Cause of DMD
Until the 1980s, little was known about the cause of any of the forms of muscular dystrophy. In 1986, MDA-supported researchers identified a gene on the X chromosome that, when flawed (mutated), causes both Duchenne and Becker muscular dystrophies.
Genes contain codes, or recipes, for proteins, which are important biological components in all forms of life. In 1987, the protein associated with this gene was identified and named dystrophin.
DMD occurs because the mutated gene fails to produce virtually any functional dystrophin. (Individuals with Becker MD genetic mutations make dystrophin that is partially functional, which protects their muscles from degenerating as badly or as quickly as in DMD.)
Inheritance in DMD
DMD is inherited in an X-linked pattern, because the gene that can carry a DMD-causing mutation is on the X chromosome. Every boy inherits an X chromosome from his mother and a Y chromosome from his father, which is what makes him male. Girls get two X chromosomes, one from each parent.
Each son born to a woman with a dystrophin mutation on one of her two X chromosomes has a 50 percent chance of inheriting the flawed gene and having DMD. Each of her daughters has a 50 percent chance of inheriting the mutation and being a carrier. Carriers may not have any disease symptoms but can have a child with the mutation or the disease. DMD carriers are at risk for cardiomyopathy.
Although DMD often runs in a family, it’s possible for a family with no history of DMD to suddenly have a son with the disease. There are two possible explanations:
The genetic mutation leading to DMD may have existed in the females of a family for some generations without anyone knowing it. Perhaps no male children were born with the disease, or, even if a boy in an earlier generation was affected, relatives may not have known what disease he had.

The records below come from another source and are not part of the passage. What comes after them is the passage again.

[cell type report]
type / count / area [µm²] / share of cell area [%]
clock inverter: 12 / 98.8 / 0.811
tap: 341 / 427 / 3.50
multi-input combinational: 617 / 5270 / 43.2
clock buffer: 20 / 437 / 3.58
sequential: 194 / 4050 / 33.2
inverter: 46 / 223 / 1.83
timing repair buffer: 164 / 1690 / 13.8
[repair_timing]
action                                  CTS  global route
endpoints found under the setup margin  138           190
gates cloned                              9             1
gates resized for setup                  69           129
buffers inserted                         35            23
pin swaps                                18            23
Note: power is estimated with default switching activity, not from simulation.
**src/rtl/tmr_pkg.sv**
```systemverilog
package tmr_pkg;

  typedef enum logic [1:0] {
    REQ_HOLD = 2'b00,
    REQ_SET  = 2'b01,
    REQ_CLR  = 2'b10
  } req_t;

  // Pin decode: clear pin wins, then the control drive picks which comparator counts.
  function automatic req_t tmr_decode_fn(logic clr_n, logic ce, logic c,
                                         logic thr, logic trg_n);
    req_t r;
    if (!clr_n)        r = REQ_CLR;
    else if (!ce) begin
      if (!trg_n)      r = REQ_SET;
      else if (thr)    r = REQ_CLR;
      else             r = REQ_HOLD;
    end
    else if (!c)       r = thr ? REQ_CLR : REQ_HOLD;   // trigger ignored
    else               r = trg_n ? REQ_HOLD : REQ_SET; // threshold ignored
    return r;
  endfunction

  function automatic logic tmr_next_q(logic set_req, logic clr_req, logic q);
    logic n;
    if (clr_req)      n = 1'b0;
    else if (set_req) n = 1'b1;
    else              n = q;
    return n;
  endfunction

endpackage

```
**src/rtl/tmr_decode.sv**
```systemverilog
module tmr_decode
  import tmr_pkg::*;
(
  input  logic clr_n,
  input  logic ctl_en,
  input  logic ctl,
  input  logic thr,
  input  logic trg_n,
  output logic set_req,
  output logic clr_req
);
  req_t req;

  always_comb begin
    req     = tmr_decode_fn(clr_n, ctl_en, ctl, thr, trg_n);
    set_req = (req == REQ_SET);
    clr_req = (req == REQ_CLR);
  end
endmodule

```
**src/rtl/tmr_srreg.sv**
```systemverilog
module tmr_srreg
  import tmr_pkg::*;
(
  input  logic clk,
  input  logic rst_n,
  input  logic set_req,
  input  logic clr_req,
  output logic q
);
  always_ff @(posedge clk or negedge rst_n) begin
    if (!rst_n) q <= 1'b0;
    else        q <= tmr_next_q(set_req, clr_req, q);
  end
endmodule

```
**src/rtl/tmr_dlatch.sv**
```systemverilog
module tmr_dlatch #(
  parameter bit OPEN_HIGH = 1'b1
) (
  input  logic clk,
  input  logic rst_n,
  input  logic clr_n,
  input  logic en,
  input  logic d,
  output logic q
);
  logic thr_w, trg_n_w, set_w, clr_w;

  // The trigger enable is derived from the threshold enable so both come from one signal.
  generate
    if (OPEN_HIGH) begin : g_pos
      assign thr_w = en;
    end else begin : g_neg
      assign thr_w = ~en;
    end
  endgenerate
  assign trg_n_w = ~thr_w;

  tmr_decode dec_i (
    .clr_n  (clr_n),
    .ctl_en (1'b1),
    .ctl    (d),
    .thr    (thr_w),
    .trg_n  (trg_n_w),
    .set_req(set_w),
    .clr_req(clr_w)
  );

  tmr_srreg reg_i (
    .clk    (clk),
    .rst_n  (rst_n),
    .set_req(set_w),
    .clr_req(clr_w),
    .q      (q)
  );
endmodule

```
**src/rtl/tmr_dff_bank.sv**
```systemverilog
module tmr_dff_bank #(
  parameter int W = 4
) (
  input  logic         clk,
  input  logic         rst_n,
  input  logic         clr_n,
  input  logic         edge_in,
  input  logic [W-1:0] d,
  output logic [W-1:0] q
);
  logic [W-1:0] mid_q;

  generate
    for (genvar i = 0; i < W; i++) begin : g_bit
      // Front stage open while edge_in is low, back stage open while it is high.
      tmr_dlatch #(.OPEN_HIGH(1'b0)) front_i (
        .clk(clk), .rst_n(rst_n), .clr_n(clr_n),
        .en(edge_in), .d(d[i]), .q(mid_q[i])
      );
      tmr_dlatch #(.OPEN_HIGH(1'b1)) back_i (
        .clk(clk), .rst_n(rst_n), .clr_n(clr_n),
        .en(edge_in), .d(mid_q[i]), .q(q[i])
      );
    end
  endgenerate
endmodule

```
**config.mk**
```make
export PLATFORM = sky130hd
export DESIGN_NAME = tmr_dff_bank
export DESIGN_NICKNAME = d
export VERILOG_FILES = /design/src/rtl/tmr_pkg.sv /design/src/rtl/tmr_decode.sv /design/src/rtl/tmr_srreg.sv /design/src/rtl/tmr_dlatch.sv /design/src/rtl/tmr_dff_bank.sv
export SDC_FILE = /design/constraint.sdc
export NUM_CORES = 1
export LEC_CHECK = 0
export BUFFER_PORTS_ARGS = -buffer_cell sky130_fd_sc_hd__buf_2
export CAP_MARGIN = 20
export CORE_AREA = 2 2 39 41
export DETAILED_ROUTE_END_ITERATION = 10
export DIE_AREA = 0 0 41 43
export HOLD_SLACK_MARGIN = 0.03
export SLEW_MARGIN = 15
export SYNTH_ARGS = -nofsm -noshare
export SYNTH_HDL_FRONTEND = slang
export SYNTH_SLANG_ARGS = --single-unit
```
**constraint.sdc**
```tcl
create_clock -name clk -period 0.8 [get_ports clk]
set_clock_uncertainty 0.15 [all_clocks]
set_input_delay 0.04 -clock clk [delete_from_list [all_inputs] [get_ports clk]]
set_output_delay 0.04 -clock clk [all_outputs]
set_load 0.005 [all_outputs]
```
==> flow_summary.toml, run 1 <==
[placed_design]
routabilityCongestion = 0.6798
placed_cells_incl_taps = 62
numPortBuffers = 11
placedInstanceArea_um2 = 459.2

[power_and_ir_drop]
pwrdens_nw_per_um2 = 1689
power_frac_seq_pct = 50.3
internal_power_w = 0.0006879
power.static_leakage_nw = 0.2559
total_power_w = 0.0008982
power.switching_fraction_pct = 23.42
clockPowerShare_pct = 33.1
power.switching_w = 0.0002103
ir_drop_uv = 611.9
pwr-share-comb_pct = 16.6

[outcome]
status = "finished, violations left"
failed_checks = "hold timing, setup timing"

[critical_path]
timing.critical_path.from_type = "flop"
biggest_fanout_along_the_worst_timing_path = 2
crit_family = "flip-flops"
worstReg2RegStart = "g_bit[0].back_i.reg_i.q$_DFFE_PN0P_"
critPathArrivalTime_ns = 0.75
max_stage_delay_ns = 0.38
crit_type = "flop to output pin"
cp.required_ns = 0.61
worst_setup_path_end_kind = "output pin"
worstPathCellList = "buf_2"
worst_reg2reg_setup_slack_ns = -0.06
reg2regPathDepth = 3
r2r_end = "g_bit[0].back_i.reg_i.q$_DFFE_PN0P_"
timing.critical_path.buf_inv = 1
worst_path_max_delay_cell = "sky130_fd_sc_hd__dfrtp_1"

[global_route]
initial_antenna_violation_count = 0
first_pass_grt_wire_length_um = 1097
overflow_left_after_global_routing = 0
vias_in_the_first_global_route = 272
grt.total_usage_pct = 10.11
largest_net_degree_at_the_start_of_global_routing = 9

[routing]
drt_wl_total_um = 700
route.detailed.drc = 0
violation_count_after_the_first_detailed_routing_iteration = 4
drtPass1Iterations = 3
route.detailed.vias_per_inst = 4.373
route.detailed.wl_per_inst_um = 10.45
num_vias = 293
drtAntennaViolNets = 0

[clocking]
clkSlewWorstSetupHoldPaths_ns = 0.05
max-clock-path-buffers = 2
worst_skew_pair.late_latency_ns = 0.24
cts_max_level = 1
cts_sinks = 8
cts_tree = "built"
cts-root-buf = "sky130_fd_sc_hd__clkbuf_4"
cts_inserted_buffers = 3
cts_hold_buf = 1

[floorplanning]
io_pins = 12
rows = 14
fp.coreArea_um2 = 1384
floorplan.initialDensity_pct = 29.11
dieWidth_um = 41
die_y_um = 43
die-area_um2 = 1763

[sta]
final_max_slew_viol_count = 0
setup_slack_ns = -0.1383
worst_pin_slew_ns = 0.2369
min_period_over_period_pct = 117.3
finalCriticalPeriod_ns = 0.9383
max_freq_mhz = 1066
setup_repair_after_global_routing_missed_its_margin = "true"
hold_viol_final = 2
timing.max_slew.rel_slack_pct = 84.10
fin_tns_setup_ns = -0.6570
fin_worst_hold_slack_ns = -0.09593
setup-violations-final = 7

[logic_synthesis]
asyncSetResetFlopFracSynth_pct = 100.0
post-synth-top-area-cell = "sky130_fd_sc_hd__dfrtp_1"
synthesis.nets = 48
ys_seq_area_share_pct = 49.69
synth_top_area_share_pct = 49.69
synth.cell_area_um2 = 402.9
syn_area_per_cell_um2 = 10.60
synth_cells = 38
cell_with_the_most_instances_after_synthesis = "sky130_fd_sc_hd__dfrtp_1"
ys_seq_elements = 8
most_common_flop_cell_mapped_by_yosys = "sky130_fd_sc_hd__dfrtp_1"
post_synth_most_frequent_cells = "sky130_fd_sc_hd__dfrtp_1 (8), sky130_fd_sc_hd__nand2_1 (6)"
yosys_warnings = 0
netlist-cell-type-count = 10
synth_edf_count = 0
ys_top_cells_by_area = "sky130_fd_sc_hd__dfrtp_1 (50%), sky130_fd_sc_hd__a21boi_1 (7.5%), sky130_fd_sc_hd__buf_4 (7.5%)"

[cells_and_area]
antenna-diode-count = 0
nNetsFinal = 63
final_design_area_no_fill_um2 = 531.8
syn2layout_area_growth_pct = 31.99
drive_gt1_share_pct = 43.14
fin_cells = 67

[flow_run]
max_capacitance_violation_total = 0

[worst_hold_path]
whs_endpoint = "g_bit[0].front_i.reg_i.q$_DFFE_PN0P_"
min_path_cells = 3
hp-start = "d[0]"
hp-class = "input pin to flop"
==> layout make-up <==
| type | instances | area [um2] |
|---|---|---|
| Clock buffer | 3 | 22.52 |
| Timing Repair Buffer | 15 | 87.58 |
| Fill cell | 131 | 852.1 |
| Tap cell | 16 | 20.02 |
| Multi-Input combinational cell | 25 | 201.4 |
| Sequential cell | 8 | 200.2 |
==> cells by family after synthesis <==
kind of cell | after synthesis | synth area share [%]
multiplexers | 2 | 4.969
AND/OR/NAND/NOR | 13 | 16.46
flip-flops | 8 | 49.69
adder cells (fa/ha/maj) | 2 | 6.210
buffers and inverters | 5 | 10.25
AO/OA/AOI/OAI | 8 | 12.42
==> power by group through the flow <==
stage	Combinational [W]	Sequential [W]	Clock [W]
after floorplan	0.0000896	0.000455	0
after detailed placement	0.000126	0.000459	0
final	0.000149	0.000452	0.000297
after global routing	0.000174	0.000455	0.000339
after global placement	0.000125	0.000458	0
after CTS	0.000133	0.000452	0.000312
==> routing by layer <==
metal	global-route usage (%)	vias to the layer above	part of all wire [%]
met5	0	-	0
met3	3.141	2	8.6
li1	-	151	-
met4	12.00	0	2.4
met1	12.17	131	45
met2	12.19	9	44
==> through the flow <==
step                util, %  setup slack, ns
floorplan                 -          -0.1429
global placement      33.18          -0.2171
detailed placement    33.18          -0.2227
CTS                   36.08          -0.1502
global route          38.43          -0.1747
finish                38.43          -0.1383
==> repair_timing <==
action	4_1_cts	5_1_grt
cloned	0	0
gates resized for setup	0	6
endpoints found under the hold margin	12	2
pin swaps	1	1
setup endpoints to repair	6	10
setup buffers	1	0
==> state kept, by name, summed over array words and instances, names as in the netlist <==
| name | flops |
|---|---|
| g_bit.front_i.reg_i.q | 4 |
| g_bit.back_i.reg_i.q | 4 |
==> cell usage in the layout, fill, tap and decap left out <==
master	Yosys	layout
sky130_fd_sc_hd__buf_2	0	11
sky130_fd_sc_hd__dfrtp_1	8	8
sky130_fd_sc_hd__nand2_1	6	6
sky130_fd_sc_hd__nand2b_1	4	4
sky130_fd_sc_hd__o21ai_1	0	3
sky130_fd_sc_hd__a21boi_1	4	3
sky130_fd_sc_hd__clkbuf_4	0	3
sky130_fd_sc_hd__buf_4	4	3
sky130_fd_sc_hd__mux2i_1	2	2
sky130_fd_sc_hd__nor2b_1	3	2
sky130_fd_sc_hd__ha_4	0	2
sky130_fd_sc_hd__o21ai_2	0	1
sky130_fd_sc_hd__nor2b_4	0	1
sky130_fd_sc_hd__a21boi_2	0	1
sky130_fd_sc_hd__dlygate4sd3_1	0	1
==> how the worst max path moves through the flow <==
stage,start,to,slack [ns],cells past startpoint
final,g_bit[3].back_i.reg_i.q$_DFFE_PN0P_,q[3],-0.14,1
after global routing,g_bit[3].back_i.reg_i.q$_DFFE_PN0P_,q[3],-0.17,1
after CTS,g_bit[3].back_i.reg_i.q$_DFFE_PN0P_,q[3],-0.15,1
after detailed placement,clr_n,g_bit[3].front_i.reg_i.q$_DFFE_PN0P_,-0.22,6
after global placement,edge_in,g_bit[3].front_i.reg_i.q$_DFFE_PN0P_,-0.22,5
after floorplan,edge_in,g_bit[2].front_i.reg_i.q$_DFFE_PN0P_,-0.14,6
No activity file was read; power rests on OpenSTA's default activity.
==> inputs of run 2 (changes only) <==
--- a/config.mk
+++ b/config.mk
@@ -10,6 +10,7 @@
 export CORE_AREA = 2 2 39 41
 export DETAILED_ROUTE_END_ITERATION = 10
 export DIE_AREA = 0 0 41 43
+export GPL_ROUTABILITY_DRIVEN = 1
 export HOLD_SLACK_MARGIN = 0.03
 export SLEW_MARGIN = 15
 export SYNTH_ARGS = -nofsm -noshare
==> constraint.sdc (replaced) <==
create_clock -name clk -period 0.8 [get_ports clk]
set_clock_uncertainty 0.15 [all_clocks]
set_input_delay 0.04 -clock clk [delete_from_list [all_inputs] [get_ports clk]]
set_output_delay 0.04 -clock clk [all_outputs]
set_load 0.01 [all_outputs]
==> flow_summary.toml, run 2 (synthesized netlist as in run 1, its figures left out) <==
[cells_and_area]
fin_cells = 68
most-common-layout-cells = "sky130_fd_sc_hd__buf_2 (11), sky130_fd_sc_hd__dfrtp_1 (8), sky130_fd_sc_hd__nand2_1 (6)"
drive_gt1_share_pct = 44.23
ff_latch_area_um2 = 200.2
reg.largest.list = "g_bit.back_i.reg_i.q x4, g_bit.front_i.reg_i.q x4"
finish.utilization_pct = 38.97
multi_input_area_um2 = 201.4
syn2layout_area_growth_pct = 33.85
fillers = 130
antenna-diode-count = 0
nNetsFinal = 64
layout_commonest_cell = "sky130_fd_sc_hd__buf_2"

[worst_hold_path]
hp-class = "input pin to flop"

[routing]
route.detailed.drc = 0
route.detailed.wl_per_inst_um = 10.43
violation_count_after_the_first_detailed_routing_iteration = 4
drtAntennaViolNets = 0
drtPass1Iterations = 3
drt_wl_total_um = 709
route.detailed.vias_per_inst = 4.382
num_vias = 298

[sta]
setup_repair_after_global_routing_missed_its_margin = "true"
setup-violations-final = 7
min_period_over_period_pct = 117.8
worst_pin_slew_ns = 0.2369
timing.max_slew.rel_slack_pct = 84.10
setup_slack_ns = -0.1426
final_max_slew_viol_count = 0
fin_tns_setup_ns = -0.7958
finalCriticalPeriod_ns = 0.9426
max_freq_mhz = 1061
hold_viol_final = 2
fin_worst_hold_slack_ns = -0.09598

[clocking]
cts_inserted_buffers = 3
cts-root-buf = "sky130_fd_sc_hd__clkbuf_4"
clkSlewWorstSetupHoldPaths_ns = 0.05
cts_tree = "built"
max-clock-path-buffers = 2
cts_sinks = 8
cts_hold_buf = 1
cts_max_level = 1
worst_skew_pair.late_latency_ns = 0.24

[floorplanning]
die-area_um2 = 1763
die_y_um = 43
io_pins = 12
fp.coreArea_um2 = 1384
floorplan.initialDensity_pct = 29.11
dieWidth_um = 41
rows = 14

[critical_path]
timing.critical_path.from_type = "flop"
worst_setup_path_end_kind = "output pin"
max_stage_delay_ns = 0.37
biggest_fanout_along_the_worst_timing_path = 2
critPathArrivalTime_ns = 0.75
crit_type = "flop to output pin"
timing.critical_path.buf_inv = 1
worst_path_max_delay_cell = "sky130_fd_sc_hd__dfrtp_1"
cp.required_ns = 0.61
worstPathCellList = "buf_2"
crit_family = "flip-flops"

[placed_design]
placed_cells_incl_taps = 62
numPortBuffers = 11
routabilityCongestion = 0.6798

[power_and_ir_drop]
ir_drop_uv = 617.2
pwrdens_nw_per_um2 = 1685
power.static_leakage_nw = 0.2611

[flow_run]
max_capacitance_violation_total = 0

[global_route]
initial_antenna_violation_count = 0
first_pass_grt_wire_length_um = 1124
groute.layer.met1.usage_pct = 12.17
overflow_left_after_global_routing = 0
met3_routing_resource_usage_after_global_routing_pct = 3.141
vias_in_the_first_global_route = 280
grt.busiest_layer = "met2"
grt.total_usage_pct = 10.31
met2_usage_pct = 12.81
largest_net_degree_at_the_start_of_global_routing = 9

[outcome]
failed_checks = "hold timing, setup timing"
status = "finished, violations left"
==> run 2: cell count changes in the layout (fill, tap and decap cells not counted) <==
cell | previous run | this run
sky130_fd_sc_hd__buf_4 | 3 | 4
==> run 2: final cells by class <==
class / instances / share of cell area (%)
clock buffer: 3 / 4.176
tap: 16 / 3.712
multi-input combinational: 25 / 37.35
timing repair buffer: 16 / 17.63
sequential: 8 / 37.12
==> run 2: where the power goes <==
part / total [W] / switching [W] / internal, W / leakage (nW)
clock: 0.000297 / 0.000126 / 0.000171 / 0.0138
sequential: 0.000451 / 0.0000140 / 0.000437 / 0.106
combinational: 0.000160 / 0.0000755 / 0.0000850 / 0.142
==> run 2: final timing paths <==
path	to	slack, ns	start	cells after the start
worst min-delay path	g_bit[0].front_i.reg_i.q$_DFFE_PN0P_	-0.1	d[0]	3
max in group asynchronous	g_bit[3].front_i.reg_i.q$_DFFE_PN0P_	0.32	rst_n	2
worst max register to register	g_bit[3].back_i.reg_i.q$_DFFE_PN0P_	-0.14	g_bit[3].back_i.reg_i.q$_DFFE_PN0P_	3
worst min register to register	g_bit[3].front_i.reg_i.q$_DFFE_PN0P_	0.35	g_bit[3].front_i.reg_i.q$_DFFE_PN0P_	2
min in group asynchronous	g_bit[0].back_i.reg_i.q$_DFFE_PN0P_	0.01	rst_n	2
worst max-delay path	q[1]	-0.14	g_bit[1].back_i.reg_i.q$_DFFE_PN0P_	1
==> run 2: what timing repair did <==
action,4_1_cts,5_1_grt
gates resized for setup,0,6
endpoints found under the setup margin,6,10
hold endpoints to repair,12,2
setup buffers,2,0
pin swaps,1,1
==> run 2: stage by stage <==
step | total power, W | area [um2] | hold WS (ns) | worst slack [ns]
after floorplan | 0.0005493 | 414.1 | -0.4056 | -0.1429
after global placement | 0.0005871 | 459.2 | -0.2590 | -0.2171
after detailed placement | 0.0005893 | 459.2 | -0.2564 | -0.2227
after CTS | 0.0009068 | 506.7 | -0.1138 | -0.1571
after global routing | 0.0009799 | 539.3 | -0.08396 | -0.1818
final | 0.0009085 | 539.3 | -0.09598 | -0.1426
==> run 2: layer usage <==
| metal | part of all wire (%) | wire length [um] |
|---|---|---|
| met1 | 45 | 320 |
| met2 | 45 | 316 |
| met3 | 7.6 | 54 |
| met4 | 2.4 | 17 |
| met5 | 0 | 0 |
==> inputs of run 3 (changes only) <==
==> constraint.sdc (replaced) <==
create_clock -name clk -period 1 [get_ports clk]
set_clock_uncertainty 0.15 [all_clocks]
set_input_delay 0.05 -clock clk [delete_from_list [all_inputs] [get_ports clk]]
set_output_delay 0.05 -clock clk [all_outputs]
set_load 0.01 [all_outputs]
==> flow_summary.toml, run 3 (synthesized netlist as in run 1, its figures left out) <==
[routing]
drtAntennaViolNets = 0
route.detailed.vias_per_inst = 4.232
drtPass1Iterations = 3
num_vias = 292
violation_count_after_the_first_detailed_routing_iteration = 2
route.detailed.wl_per_inst_um = 10.03
drt_wl_total_um = 692
route.detailed.drc = 0

[cells_and_area]
drive_gt1_share_pct = 32.08
nNetsFinal = 65
syn2layout_area_growth_pct = 31.06
finish.utilization_pct = 38.16
reg.largest.list = "g_bit.back_i.reg_i.q x4, g_bit.front_i.reg_i.q x4"
most-common-layout-cells = "sky130_fd_sc_hd__buf_2 (10), sky130_fd_sc_hd__dfrtp_1 (8), sky130_fd_sc_hd__nand2_1 (6)"
layout_commonest_cell = "sky130_fd_sc_hd__buf_2"
antenna-diode-count = 0

[floorplanning]
dieWidth_um = 41
die_y_um = 43
fp.coreArea_um2 = 1384
die-area_um2 = 1763
io_pins = 12
rows = 14
floorplan.initialDensity_pct = 29.11

[power_and_ir_drop]
power.switching_w = 0.0001647
power_frac_seq_pct = 50.9
power.switching_fraction_pct = 23.11
internal_power_w = 0.0005480
power.static_leakage_nw = 0.2604
total_power_w = 0.0007127
ir_drop_uv = 535.2
pwrdens_nw_per_um2 = 1350
pwr-share-comb_pct = 15.8
clockPowerShare_pct = 33.3

[global_route]
initial_antenna_violation_count = 0
largest_net_degree_at_the_start_of_global_routing = 9
first_pass_grt_wire_length_um = 1117
vias_in_the_first_global_route = 281
grt.total_usage_pct = 10.28
overflow_left_after_global_routing = 0

[critical_path]
crit_family = "flip-flops"
worstPathCellList = "buf_2"
timing.critical_path.from_type = "flop"
worstReg2RegStart = "g_bit[3].front_i.reg_i.q$_DFFE_PN0P_"
reg2regPathDepth = 2
worst_reg2reg_setup_slack_ns = 0.16
biggest_fanout_along_the_worst_timing_path = 2
timing.critical_path.buf_inv = 1
worst_path_max_delay_cell = "sky130_fd_sc_hd__dfrtp_1"
r2r_end = "g_bit[3].back_i.reg_i.q$_DFFE_PN0P_"
cp.required_ns = 0.80
crit_type = "flop to output pin"
critPathArrivalTime_ns = 0.76
worst_setup_path_end_kind = "output pin"
max_stage_delay_ns = 0.37

[clocking]
max-clock-path-buffers = 2
clkSlewWorstSetupHoldPaths_ns = 0.05
cts-root-buf = "sky130_fd_sc_hd__clkbuf_4"
cts_inserted_buffers = 3
cts_max_level = 1
worst_skew_pair.late_latency_ns = 0.25
cts_sinks = 8
cts_tree = "built"
post_cts_buffers = 0

[sta]
setup_repair_after_global_routing_missed_its_margin = "true"
timing.max_slew.rel_slack_pct = 87.64
finalCriticalPeriod_ns = 0.9579
fin_worst_hold_slack_ns = 0.03129
max_freq_mhz = 1044
setup-violations-final = 0
hold_viol_final = 0
worst_pin_slew_ns = 0.1854
final_max_slew_viol_count = 0
fin_tns_setup_ns = 0
min_period_over_period_pct = 95.79

[placed_design]
routabilityCongestion = 0.5934
numPortBuffers = 11

[worst_hold_path]
hp-class = "input pin to async pin"

[flow_run]
max_capacitance_violation_total = 0

[outcome]
status = "completed"
[run 3: cell types whose count changed in the layout (fill, tap and decap cells not counted), sizes merged]
cell,delta
dlygate4sd3,+3
buf,-2
[run 3: layout make-up]
type	count	area, um2
Clock buffer	3	22.52
Fill cell	146	855.8
Multi-Input combinational cell	25	168.9
Sequential cell	8	200.2
Tap cell	16	20.02
Timing Repair Buffer	17	116.4
[run 3: worst max path at each step]
| stage | startpoint | cells after the start | endpoint |
|---|---|---|---|
| final | g_bit[3].back_i.reg_i.q$_DFFE_PN0P_ | 1 | q[3] |
| after global routing | g_bit[3].back_i.reg_i.q$_DFFE_PN0P_ | 1 | q[3] |
| after CTS | g_bit[3].back_i.reg_i.q$_DFFE_PN0P_ | 1 | q[3] |
| after detailed placement | clr_n | 6 | g_bit[2].front_i.reg_i.q$_DFFE_PN0P_ |
| after global placement | clr_n | 6 | g_bit[2].front_i.reg_i.q$_DFFE_PN0P_ |
| after floorplan | edge_in | 6 | g_bit[2].front_i.reg_i.q$_DFFE_PN0P_ |
[run 3: metrics by stage]
step                      cells  setup WS, ns  area [um2]
after floorplan              38      0.004668       410.4
after global placement       62      -0.07228       459.2
after detailed placement     62      -0.09137       459.2
after CTS                    69       0.02582       521.8
after global routing         69     -0.001511       528.0
final                        69       0.04207       528.0
[run 3: repair_timing]
action,4_1_cts,5_1_grt
endpoints found under the setup margin,0,3
hold buffers,4,0
gates resized for setup,0,1
endpoints found under the hold margin,11,0
[run 3: layer usage]
layer	vias up	share of wire, %	track usage, %
li1	154	-	-
met1	130	42	9.121
met2	6	54	16.56
met3	2	2.5	3.141
met4	0	1.7	10.00
met5	-	0	0
[run 3: power groups by stage]
stage / clock (W) / combinational, W / sequential (W)
floorplan: 0 / 0.0000714 / 0.000364
CTS: 0.000253 / 0.000114 / 0.000363
finish: 0.000238 / 0.000112 / 0.000363
global route: 0.000272 / 0.000126 / 0.000366
global placement: 0 / 0.0000993 / 0.000366
detailed placement: 0 / 0.000102 / 0.000368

The second possibility is that the child with DMD has a new genetic mutation that arose in one of his mother’s egg cells. Since this mutation isn’t in the mother’s blood cells, it’s impossible to detect by standard carrier testing.
If a mother gives birth to a child with DMD, there’s always the possibility that more than one of her egg cells has a dystrophin gene mutation, putting her at higher than average risk for passing the mutation to another child. And once the new mutation has been passed to a son or daughter, he or she can pass it to the next generation.
A man with DMD can’t pass the flawed gene to his sons because he gives a son a Y chromosome, not an X. But he’ll certainly pass it to his daughters, because each daughter inherits her father’s only X chromosome. They’ll then be carriers, and each of their sons will have a 50 percent chance of developing the disease and so on.